4 teaspoons cornstarch, divided
2 cloves garlic, minced
1 teaspoon minced fresh ginger
1/4 teaspoon crushed red pepper
1 1/2 pounds skinless, boneless chicken breast, cut into 1/2-inch pieces
¼ cup reduced-sodium soy sauce, divided
½ cup pineapple juice
1 tablespoon brown sugar
2 tablespoons rice vinegar
2 teaspoons chile paste
2 tablespoons ketchup
1 teaspoon dark sesame oil
1 tablespoon canola oil, divided
3/4 cup chopped onion
1 cup chopped red bell pepper
1 cup fresh pineapple, diced
1/4 cup dry-roasted chopped cashews
Combine 2 teaspoons cornstarch, 1 tablespoon low-sodium soy sauce, and garlic, ginger and red pepper in a medium bowl. Add chicken; stir well to coat. Set aside.

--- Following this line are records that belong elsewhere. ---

<file path="src/rtl/riscv_v_logic_wb_stage.sv">
// riscv_v_logic_wb_stage: folds vector logical reductions and buffers ALU results for the VRF write port.
// Optional same-cycle bypass when empty: define RISCV_V_LOGIC_WB_BYPASS_EN.
module riscv_v_logic_wb_stage #(
   parameter int DATA_W = 128,
   parameter int DEPTH  = 2,
   parameter int ADDR_W = 5
) (
   input  logic                     clk,
   input  logic                     rst_n,
   input  logic                     in_valid,
   output logic                     in_ready,
   input  logic [DATA_W-1:0]        in_data,
   input  logic [ADDR_W-1:0]        in_addr,
   input  logic [DATA_W/8-1:0]      in_byte_en,
   input  logic                     in_is_reduct,
   input  logic                     in_is_and,
   input  logic                     in_last,
   output logic                     wb_valid,
   input  logic                     wb_ready,
   output logic [DATA_W-1:0]        wb_data,
   output logic [ADDR_W-1:0]        wb_addr,
   output logic [DATA_W/8-1:0]      wb_byte_en,
   output logic [$clog2(DEPTH):0]   occupancy,
   output logic                     busy
);
   localparam int PW = $clog2(DEPTH);
   localparam int CW = PW + 1;
   localparam int BW = DATA_W / 8;
   typedef enum logic {IDLE, ACCUM} state_t;
   state_t state_q, state_d;
   logic [DATA_W-1:0] acc_q, acc_d, fold, enq_data, last_data;
   logic [ADDR_W-1:0] last_addr;
   logic [BW-1:0]     last_be;
   logic [DATA_W-1:0] mem_data [DEPTH];
   logic [ADDR_W-1:0] mem_addr [DEPTH];
   logic [BW-1:0]     mem_be   [DEPTH];
   logic [PW-1:0]     wr_ptr, rd_ptr;
   logic [CW-1:0]     count;
   logic              fire, enq, push, deq, byp, empty;
   always_comb begin
      empty    = (count == '0);
      in_ready = (count != CW'(DEPTH));
      busy     = ~empty | (state_q == ACCUM);
      fire     = in_valid & in_ready;
      fold     = in_is_and ? (acc_q & in_data) : (acc_q | in_data);
      enq      = fire & (~in_is_reduct | in_last);
      enq_data = (in_is_reduct && state_q == ACCUM) ? fold : in_data;
      state_d  = state_q;
      acc_d    = acc_q;
      if (fire && in_is_reduct) begin
         state_d = in_last ? IDLE : ACCUM;
         acc_d   = in_last ? acc_q : (state_q == ACCUM ? fold : in_data);
      end
`ifdef RISCV_V_LOGIC_WB_BYPASS_EN
      // An empty FIFO lets a ready result go straight to the VRF without taking a slot.
      byp        = empty & enq & wb_ready;
      wb_valid   = ~empty | byp;
      wb_data    = ~empty ? mem_data[rd_ptr] : (byp ? enq_data   : last_data);
      wb_addr    = ~empty ? mem_addr[rd_ptr] : (byp ? in_addr    : last_addr);
      wb_byte_en = ~empty ? mem_be[rd_ptr]   : (byp ? in_byte_en : last_be);
`else
      byp        = 1'b0;
      wb_valid   = ~empty;
      wb_data    = ~empty ? mem_data[rd_ptr] : last_data;
      wb_addr    = ~empty ? mem_addr[rd_ptr] : last_addr;
      wb_byte_en = ~empty ? mem_be[rd_ptr]   : last_be;
`endif
      push      = enq & ~byp;
      deq       = ~empty & wb_ready;
      occupancy = count;
   end
   always_ff @(posedge clk or negedge rst_n) begin
      if (!rst_n) begin
         state_q   <= IDLE;
         acc_q     <= '0;
         wr_ptr    <= '0;
         rd_ptr    <= '0;
         count     <= '0;
         last_data <= '0;
         last_addr <= '0;
         last_be   <= '0;
      end else begin
         state_q <= state_d;
         acc_q   <= acc_d;
         count   <= count + CW'(push) - CW'(deq);
         if (push) wr_ptr <= wr_ptr + 1'b1;
         if (deq) rd_ptr <= rd_ptr + 1'b1;
         // Keep the last written payload visible on wb_* once the FIFO drains.
         if (deq) begin
            last_data <= mem_data[rd_ptr];
            last_addr <= mem_addr[rd_ptr];
            last_be   <= mem_be[rd_ptr];
         end else if (byp) begin
            last_data <= enq_data;
            last_addr <= in_addr;
            last_be   <= in_byte_en;
         end
      end
   end
   always_ff @(posedge clk) begin
      if (push) begin
         mem_data[wr_ptr] <= enq_data;
         mem_addr[wr_ptr] <= in_addr;
         mem_be[wr_ptr]   <= in_byte_en;
      end
   end
endmodule

</file>
<file path="config.mk">
export PLATFORM = sky130hd
export DESIGN_NAME = riscv_v_logic_wb_stage
export DESIGN_NICKNAME = d
export VERILOG_FILES = /design/src/rtl/riscv_v_logic_wb_stage.sv
export SDC_FILE = /design/constraint.sdc
export NUM_CORES = 1
export LEC_CHECK = 0
export BUFFER_PORTS_ARGS = -buffer_cell sky130_fd_sc_hd__buf_4
export CORE_ASPECT_RATIO = 1.75
export CORE_MARGIN = 2
export CORE_UTILIZATION = 40
export CTS_BUF_LIST = sky130_fd_sc_hd__clkbuf_16
export DETAILED_ROUTE_END_ITERATION = 8
export PLACE_DENSITY_LB_ADDON = 0.05
export SETUP_SLACK_MARGIN = 0.15
export SLEW_MARGIN = 10
export SYNTH_ARGS = -nofsm -noshare
export SYNTH_HDL_FRONTEND = slang
export SYNTH_SLANG_ARGS = --single-unit
</file>
<file path="constraint.sdc">
create_clock -name clk -period 7.7 [get_ports clk]
set_input_delay 1.54 -clock clk [delete_from_list [all_inputs] [get_ports clk]]
set_output_delay 1.54 -clock clk [all_outputs]
set_load 0.01 [all_outputs]
</file>
==> flow_metrics.tcl, run 1 <==
set metrics [dict create \
    post-cts-setup-buffer-count 0 \
    tightest_slew_ns 1.24 \
    routedWlPerCell_um 23.0 \
    area_growth_pct 15.2 \
    hold_ws_ns 0.478 \
    yosysUniqueCellTypes 33 \
    r2r_setup_slack_ns 3.90 \
    vdd_drop_max_mv 0.376 \
    layout_commonest_cell "o21ai_0" \
    grt.overflow.total 0 \
    layout_common_cells "o21ai_0 (401), buf_4 (329), edfxtp_1 (298)" \
    finalSetupViolCount 0 \
    routed_wl_mm 86.1 \
    yosysSeqAreaShare_pct 55.4 \
    p_leak_nw 13.5 \
    synth_seq_cells 580 \
    cap_violations 0 \
    grt_max_degree 221 \
    drt_iter0_markers 1658 \
    power_density_mw_per_mm2 398 \
    grt_usage_pct 22.8 \
    r2r_end "acc_q[34]$_DFFE_PN0P_" \
    required_ns 6.16 \
    cp-endpoint "wb_data[19]" \
    antenna_found_initial 22 \
    fmax_mhz 207 \
    die-width_um 207 \
    slew_viol_final 0 \
    post-place-ws_ns 2.77 \
    dieArea_mm2 0.0745 \
    min_period_ns 4.83 \
    fin_tns_setup_ns 0 \
    drc 0 \
    min_path_type "register to register" \
    viasPerCell 5.82 \
    fin_nets 2929 \
    netlist_instances 2628 \
    grt_pass1_vias 21300 \
    finalClockSkew_ns 0.0167 \
    crit_type "register to output pin" \
    start_util_pct 40.4 \
    async_flop_share_pct 48.6 \
    place.gp.congestion 0.739 \
    cp_max_fo 42 \
    grt_pass1_wl_mm 134 \
    cts_resized 0 \
    synth_top_area_cell "edfxtp_1" \
    syn_nets 2786 \
    synth.top_cell.area_share_pct 31.0 \
    hold_buffers 0 \
    dieHeight_um 359 \
    synth_top_flop_cell "edfxtp_1" \
    fin_crit_sh_pct 62.7 \
    syn_avg_cell_area_um2 11.0 \
    r2r-start "occupancy[1]$_DFF_PN0_" \
    fin_ws_ns 2.87 \
    reg2regPathDepth 6 \
    synth_warnings 0 \
    insertion_delay_ns 0.64 \
    status "complete, no violations" \
    clkTransAtPathRegs_ns 0.06 \
    crit_start "rd_ptr$_DFFE_PN0P_" \
    rsz0062_at_grt "false" \
    synth_area_leaders "edfxtp_1 (31%), dfrtp_1 (24%), o21ai_0 (7.0%)" \
    rows 130 \
    worst_setup_path_start_kind "register" \
    synth_edf_count 298 \
    numCtsBuffers 56 \
    drive_above_1_share_pct 19.4 \
    total_power_mw 13.2 \
    via_count 21800 \
    fill_cells 6652 \
    slew_headroom_pct 17.3 \
    stdcell_area_mm2 0.0333 \
    ant_nets 0 \
    dp_hpwl_mm 49.5 \
    syn-cell-area_mm2 0.0289 \
    clock-root-buffer "clkbuf_16" \
    endpoint_kind "output pin" \
    holdPathStages 2 \
    tritoncts "yes" \
    firstDrtPassIters 7 \
    core_area_mm2 0.0716 \
    htree_levels 2 \
    portBuffers 309 \
    cts_sinks 580 \
    hold_violations 0 \
    io-pin-count 310 \
    placed_cell_area_mm2 0.0315 \
    worstPathArrival_ns 3.29 \
    clock_path_buffers 3 \
]
## per-layer routing
layer	global-route usage (%)	wire [µm]	share of wire, %	vias to the layer above
li1	-	-	-	10300
met1	30.1	36400	42	10800
met2	36.8	41100	48	627
met3	5.74	5900	6.9	144
met4	7.10	2470	2.9	32
met5	0	201	0.23	-
## worst min-delay path by stage
stage,slack (ns),to,startpoint
after floorplan,0.45,last_addr[0]$_DFFE_PN0P_,last_addr[0]$_DFFE_PN0P_
after global placement,0.46,last_data[116]$_DFFE_PN0P_,last_data[116]$_DFFE_PN0P_
after detailed placement,0.47,last_data[4]$_DFFE_PN0P_,last_data[4]$_DFFE_PN0P_
after CTS,0.48,last_data[4]$_DFFE_PN0P_,last_data[4]$_DFFE_PN0P_
after global routing,0.50,last_data[79]$_DFFE_PN0P_,last_data[79]$_DFFE_PN0P_
final,0.48,last_addr[3]$_DFFE_PN0P_,last_addr[3]$_DFFE_PN0P_
## cells in the mapped netlist, types with 2 or more instances
master / count
a221oi_2: 120
nand2_1: 150
edfxtp_1: 298
a41oi_1: 128
mux2i_1: 149
dfrtp_1: 282
o41ai_1: 128
buf_4: 15
nor2_1: 151
nand3_1: 2
a221oi_1: 8
buf_1: 11
xnor2_1: 4
buf_6: 16
a21oi_1: 277
clkbuf_1: 104
ha_1: 2
or2b_1: 10
o21ai_1: 3
inv_1: 131
buf_2: 108
o21ai_0: 402
nand2b_1: 119
## worst max-delay path: stages (launching register included)
cell	delay (ns)
dfrtp_4	0.81
buf_16	0.31
buf_4	0.68
mux2i_1	0.20
a21oi_1	0.38
buf_4	0.20
## cells by family after synthesis
logic type      synth area share (%)
mux                             5.16
fa+ha+maj                     0.0866
flops                           55.4
simple gates                    7.00
compound gates                  26.1
xor+xnor                       0.121
buf+inv                         6.10
## area by class of cell
class	count	area [µm²]	area share (%)
diodes	5	12.5	0.0376
clock buffers	57	1430	4.29
clock inverters	49	343	1.03
inverters	132	505	1.52
multi-input cells	1662	11200	33.6
flip-flops and latches	580	16000	48.1
well taps	924	1160	3.47
repair buffers	339	2660	7.99
## sequential cells by signal (all words and copies together), names as in the netlist
| name | flops |
|---|---|
| acc_q | 128 |
| last_addr | 5 |
| last_be | 16 |
| last_data | 128 |
| mem_addr | 10 |
| mem_be | 32 |
| mem_data | 256 |
| occupancy | 2 |
| rd_ptr | 1 |
| state_q | 1 |
| wr_ptr | 1 |
## report_power, final
group	internal [mW]	switching [mW]
logic	2.24	3.30
clock network	1.50	1.24
registers	4.36	0.589
## metrics by stage
| stage | util [%] | cells |
|---|---|---|
| after floorplan | - | 2628 |
| after global placement | 44.0 | 3636 |
| after detailed placement | 44.0 | 3636 |
| after CTS | 46.4 | 3742 |
| after global routing | 46.5 | 3744 |
| final | 46.5 | 3748 |
Note: power is estimated with default switching activity, not from simulation.
==> run 2, diff against run 1 <==
Settings changed: ABC_AREA set to 1.
Clock period 7.7 ns to 4.7 ns, I/O delays scaled along.
==> run 2 against run 1 <==
  * Global-route usage fell by 1.1 points
  * Non-clock buffer count rose by 10
  * Clock-buffer cell count did not move
  * Largest power group unchanged
==> flow_metrics.tcl, run 2 <==
set metrics [dict create \
    yosysSeqAreaShare_pct 55.7 \
    antenna_found_initial 13 \
    tightest_slew_ns 1.03 \
    routedWlPerCell_um 16.4 \
    dieHeight_um 359 \
    netlist_instances 3666 \
    fin_nets 4034 \
    drt_iter0_markers 1394 \
    required_ns 3.76 \
    syn-cell-area_mm2 0.0288 \
    worstPathArrival_ns 2.61 \
    numCtsBuffers 56 \
    via_count 23400 \
    syn_avg_cell_area_um2 7.85 \
    path_cells "nor2_2, inv_8, buf_4, nand2_1, o21ai_0, buf_4" \
    cap_violations 0 \
    synthMostInstantiatedCell "nand2_1" \
    critical_path.top_delay_family "buffers and inverters" \
    routed_wl_mm 79.4 \
    dieArea_mm2 0.0741 \
    io-pin-count 310 \
    viasPerCell 4.83 \
    synth_top_flop_cell "edfxtp_1" \
    grt_usage_pct 21.7 \
    worst_setup_path_start_kind "register" \
    ant_nets 0 \
    async_flop_share_pct 48.6 \
    wl_met3_mm 5.29 \
    htree_levels 2 \
    die-width_um 207 \
    cts_resized 0 \
    fmax_mhz 282 \
    power_density_mw_per_mm2 644 \
    synth_area_leaders "edfxtp_1 (31%), dfrtp_1 (25%), nand2_1 (23%)" \
    grt_max_degree 186 \
    clock-root-buffer "clkbuf_16" \
    crit_type "register to output pin" \
    cts_sinks 580 \
    grt_pass1_vias 22200 \
    path_buf_inv 3 \
    wl_met2_mm 38.7 \
    vdd_drop_max_mv 0.468 \
    hold_ws_ns 0.391 \
    dp_hpwl_mm 47.9 \
    layout_common_cells "nand2_1 (1776), inv_1 (427), buf_4 (330)" \
    hold_buffers 0 \
    rsz0062_at_grt "false" \
    finalClockSkew_ns 0.0166 \
    fin_crit_sh_pct 75.4 \
    drc 0 \
    fin_tns_setup_ns 0 \
    cp_max_fo 149 \
    crit_path_max_incr_delay_ns 0.61 \
    min_period_ns 3.55 \
    drive_above_1_share_pct 11.2 \
    min_path_type "input pin to async pin" \
    status "complete, no violations" \
    endpoint_kind "output pin" \
    regMostFlops "mem_data" \
    layout_commonest_cell "nand2_1" \
    clock_path_buffers 3 \
    tritoncts "yes" \
    fin_util_pct 47.1 \
    reg2regPathDepth 4 \
    largest_reg_flops 256 \
    syn_nets 3824 \
    yosysUniqueCellTypes 19 \
    synth_top_area_cell "edfxtp_1" \
    synth_warnings 0 \
    place.gp.congestion 0.735 \
    core_area_mm2 0.0714 \
    firstDrtPassIters 6 \
    cp.depth 6 \
    slew_viol_final 0 \
    critPathMostFrequentCell "buf_4" \
    synth_seq_cells 580 \
    start_util_pct 40.3 \
    clkTransAtPathRegs_ns 0.06 \
    rows 130 \
    grt_pass1_wl_mm 124 \
    wl_met1_mm 33.2 \
    insertion_delay_ns 0.63 \
    p_leak_nw 16.6 \
    netlist_top_cells_count "nand2_1 (1776), inv_1 (414), o21ai_0 (325)" \
    slew_headroom_pct 31.4 \
    hold_violations 0 \
    reg.largest.list "mem_data (256), acc_q (128), last_data (128)" \
    top_layer "met5" \
    synth_edf_count 298 \
    post-cts-setup-buffer-count 0 \
    synth.top_cell.area_share_pct 31.1 \
    area_growth_pct 16.9 \
    grt.overflow.total 0 \
    cp_slowest_cell "inv_8" \
    finalSetupViolCount 0 \
    portBuffers 309 \
]
-- run 2: changes by cell type after synthesis, sizes merged, moves of 147 or more --
cell / delta
nor2: -147
nand2: +1628
nand3: +255
mux2i: -149
a21oi: -277
inv: +286
-- run 2: cells by family (layout without fill, tap and decap cells) --
kind of cell | after synthesis | count (layout) | share of synthesized area [%]
adders and majority gates | 2 | 2 | 0.0870
and+or+nand+nor | 2039 | 2039 | 27.8
buffers and inverters | 615 | 873 | 8.95
xor gates and xnor gates | 3 | 3 | 0.0914
DFF | 580 | 580 | 55.7
AOI/OAI and AO/OA | 427 | 427 | 7.43
other | 0 | 2 | 0
-- run 2: stage by stage --
stage	power, mW	setup slack (ns)	instances	area [µm²]
after detailed placement	17.4	1.77	4742	31800
after CTS	22.0	1.06	4848	33600
final	21.6	1.15	4850	33600
after global placement	17.3	1.80	4742	31800
after global routing	23.5	0.913	4850	33600
after floorplan	13.7	0.844	3666	28800
-- run 2: power by group --
group	leakage (nW)	total (mW)	switching, mW	internal (mW)
combinational	9.36	9.12	5.89	3.23
sequential	6.29	7.97	0.740	7.23
clock	0.940	4.54	2.02	2.52
-- run 2: metal layers --
metal	up-vias	track usage, %
met5	-	0
met4	22	6.13
met3	128	5.47
met2	458	38.0
met1	10900	26.3
li1	11900	-
-- run 2: final timing paths --
check                      slack [ns]                          to              startpoint
hold / removal                   0.39  last_data[105]$_DFFE_PN0P_                   rst_n
setup reg to reg                 2.05   mem_data[1][52]$_DFFE_PP_     state_q$_DFFE_PN0P_
hold reg to reg                  0.47          wr_ptr$_DFFE_PN0P_      wr_ptr$_DFFE_PN0P_
setup / recovery                 1.15                 wb_data[20]  occupancy[1]$_DFF_PN0_
min in group clk                 0.47          wr_ptr$_DFFE_PN0P_      wr_ptr$_DFFE_PN0P_
max in group asynchronous        3.27   last_data[52]$_DFFE_PN0P_                   rst_n
-- run 2: final cells by class --
type / instances / area (µm²)
clock buffer: 57 / 1430
inverter: 418 / 1600
timing repair buffer: 349 / 2850
sequential: 580 / 16000
fill: 7091 / 37800
multi-input combinational: 2471 / 10200
tap: 924 / 1160
antenna: 2 / 5.00
clock inverter: 49 / 373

Combine pineapple juice, remaining 2 teaspoons cornstarch, remaining low-sodium soy sauce, brown sugar, and next 4 ingredients in a bowl, stirring with a whisk until smooth.

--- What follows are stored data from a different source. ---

--- config.mk ---
export PLATFORM = sky130hd
export DESIGN_NAME = pll_lock_seq
export DESIGN_NICKNAME = d
export VERILOG_FILES = /design/src/rtl/pll_lock_seq.sv
export SDC_FILE = /design/constraint.sdc
export NUM_CORES = 1
export LEC_CHECK = 0
export CAP_MARGIN = 20
export CORE_UTILIZATION = 40
export CTS_CLUSTER_DIAMETER = 30
export DETAILED_ROUTE_END_ITERATION = 6
export HOLD_SLACK_MARGIN = 0.1
export SETUP_SLACK_MARGIN = 0.2
export SLEW_MARGIN = 10
export SYNTH_ARGS = -nofsm -noshare
export SYNTH_HDL_FRONTEND = slang
export SYNTH_SLANG_ARGS = --single-unit
--- constraint.sdc ---
create_clock -name refclk -period 2.5 [get_ports refclk]
set_input_delay 0.25 -clock refclk [delete_from_list [all_inputs] [get_ports refclk]]
set_output_delay 0.25 -clock refclk [all_outputs]
set_load 0.01 [all_outputs]
--- config.mk ---
export PLATFORM = sky130hd
export DESIGN_NAME = apb_rr_master_arbiter_flat
export DESIGN_NICKNAME = d
export VERILOG_FILES = /design/src/rtl/apb_rr_master_arbiter_pkg.sv /design/src/rtl/apb_rr_master_arbiter_if.sv /design/src/rtl/apb_rr_master_arbiter_rr_arbiter.sv /design/src/rtl/apb_rr_master_arbiter.sv /design/src/flat_wrapper.sv
export SDC_FILE = /design/constraint.sdc
export NUM_CORES = 1
export LEC_CHECK = 0
export ABC_CLOCK_PERIOD_IN_PS = 5400
export BUFFER_PORTS_ARGS = -buffer_cell sky130_fd_sc_hd__buf_4
export CORE_MARGIN = 2
export CORE_UTILIZATION = 38
export CTS_BUF_LIST = sky130_fd_sc_hd__clkbuf_8
export DETAILED_ROUTE_END_ITERATION = 16
export PLACE_DENSITY = 0.66
export SLEW_MARGIN = 15
export SYNTH_ARGS = -nofsm -noshare
export SYNTH_HDL_FRONTEND = slang
export SYNTH_SLANG_ARGS = --single-unit
--- constraint.sdc ---
create_clock -name clk_i -period 5.4 [get_ports clk_i]
set_input_delay 0 -clock clk_i [delete_from_list [all_inputs] [get_ports clk_i]]
set_output_delay 0 -clock clk_i [all_outputs]
set_load 0.01 [all_outputs]
--- src/rtl/apb_rr_master_arbiter_pkg.sv ---
// Shared definitions for the round-robin APB master arbiter.
//   arb_state_e : transfer FSM states (IDLE, SETUP, ACCESS, DONE)
//   grant_idx_t : grant index wide enough for the largest supported NB_REQ (8)
//   cnt_width() : watchdog counter width for a given timeout, never below 1 bit
package apb_rr_master_arbiter_pkg;

  typedef enum logic [1:0] {
    IDLE   = 2'd0,
    SETUP  = 2'd1,
    ACCESS = 2'd2,
    DONE   = 2'd3
  } arb_state_e;

  localparam int unsigned MAX_REQ = 8;

  typedef logic [$clog2(MAX_REQ)-1:0] grant_idx_t;

  // A timeout of 0 disables the watchdog; keep a 1-bit counter so the
  // declaration stays legal.
  function automatic int unsigned cnt_width(input int unsigned timeout);
    return (timeout == 0) ? 1 : $clog2(timeout + 1);
  endfunction

endpackage

--- src/rtl/apb_rr_master_arbiter_if.sv ---
// Bus bundle for the round-robin APB master arbiter.
//   req_* : NB_REQ requester-side APB slave ports (arbiter is the slave here)
//   m_*   : single downstream APB master port toward the peripheral bus
// Modports:
//   master : arbiter view (drives completion strobes and the downstream bus)
//   slave  : environment view (requesters plus the downstream peripheral)
interface apb_rr_master_arbiter_if #(
  parameter int unsigned NB_REQ = 3,
  parameter int unsigned AW     = 32,
  parameter int unsigned DW     = 32
);

  logic [NB_REQ-1:0]         req_psel_i;
  logic [NB_REQ-1:0]         req_penable_i;
  logic [NB_REQ-1:0]         req_pwrite_i;
  logic [NB_REQ-1:0][AW-1:0] req_paddr_i;
  logic [NB_REQ-1:0][DW-1:0] req_pwdata_i;
  logic [DW-1:0]             req_prdata_o;
  logic [NB_REQ-1:0]         req_pready_o;
  logic [NB_REQ-1:0]         req_pslverr_o;

  logic [AW-1:0]             m_paddr_o;
  logic [DW-1:0]             m_pwdata_o;
  logic                      m_pwrite_o;
  logic                      m_psel_o;
  logic                      m_penable_o;
  logic [DW-1:0]             m_prdata_i;
  logic                      m_pready_i;
  logic                      m_pslverr_i;

  modport master (
    input  req_psel_i, req_penable_i, req_pwrite_i, req_paddr_i, req_pwdata_i,
    output req_prdata_o, req_pready_o, req_pslverr_o,
    output m_paddr_o, m_pwdata_o, m_pwrite_o, m_psel_o, m_penable_o,
    input  m_prdata_i, m_pready_i, m_pslverr_i
  );

  modport slave (
    output req_psel_i, req_penable_i, req_pwrite_i, req_paddr_i, req_pwdata_i,
    input  req_prdata_o, req_pready_o, req_pslverr_o,
    input  m_paddr_o, m_pwdata_o, m_pwrite_o, m_psel_o, m_penable_o,
    output m_prdata_i, m_pready_i, m_pslverr_i
  );

endinterface

--- src/rtl/apb_rr_master_arbiter_rr_arbiter.sv ---
// Combinational round-robin picker.
//   req       : request vector
//   ptr       : index of the last winner; search starts at ptr+1 (mod N)
//   gnt_oh    : one-hot winner
//   gnt_idx   : binary winner index
//   gnt_valid : at least one request present
module rr_arbiter #(
  parameter int unsigned N = 3
) (
  input  logic [N-1:0]         req,
  input  logic [$clog2(N)-1:0] ptr,
  output logic [N-1:0]         gnt_oh,
  output logic [$clog2(N)-1:0] gnt_idx,
  output logic                 gnt_valid
);

  localparam int unsigned IW = $clog2(N);

  logic [IW-1:0] cand;

  // Walk distances 1..N from the pointer so the last winner is checked last.
  always_comb begin
    gnt_oh    = '0;
    gnt_idx   = '0;
    gnt_valid = 1'b0;
    cand      = '0;
    for (int unsigned d = 1; d <= N; d++) begin
      cand = IW'((32'(ptr) + d) % N);
      if (!gnt_valid && req[cand]) begin
        gnt_valid    = 1'b1;
        gnt_idx      = cand;
        gnt_oh[cand] = 1'b1;
      end
    end
  end

endmodule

Heat 1/2 tablespoon canola oil in a large skillet over medium-high heat. Add diced onion and red pepper to pan; sauté 4 minutes or until crisp-tender. Transfer to a bowl.
Heat remaining ½ tablespoon canola oil in pan. Add chicken mixture to pan, and spread in an even layer; cook, without stirring, 1 minute. Sauté an additional 3 minutes or until chicken is done.
Return vegetable mixture to pan. Add soy sauce mixture and pineapple, stirring well to combine. Bring to a boil; cook 1 minute or until thickened, stirring constantly. Sprinkle with cashews. Serve over rice, if desired.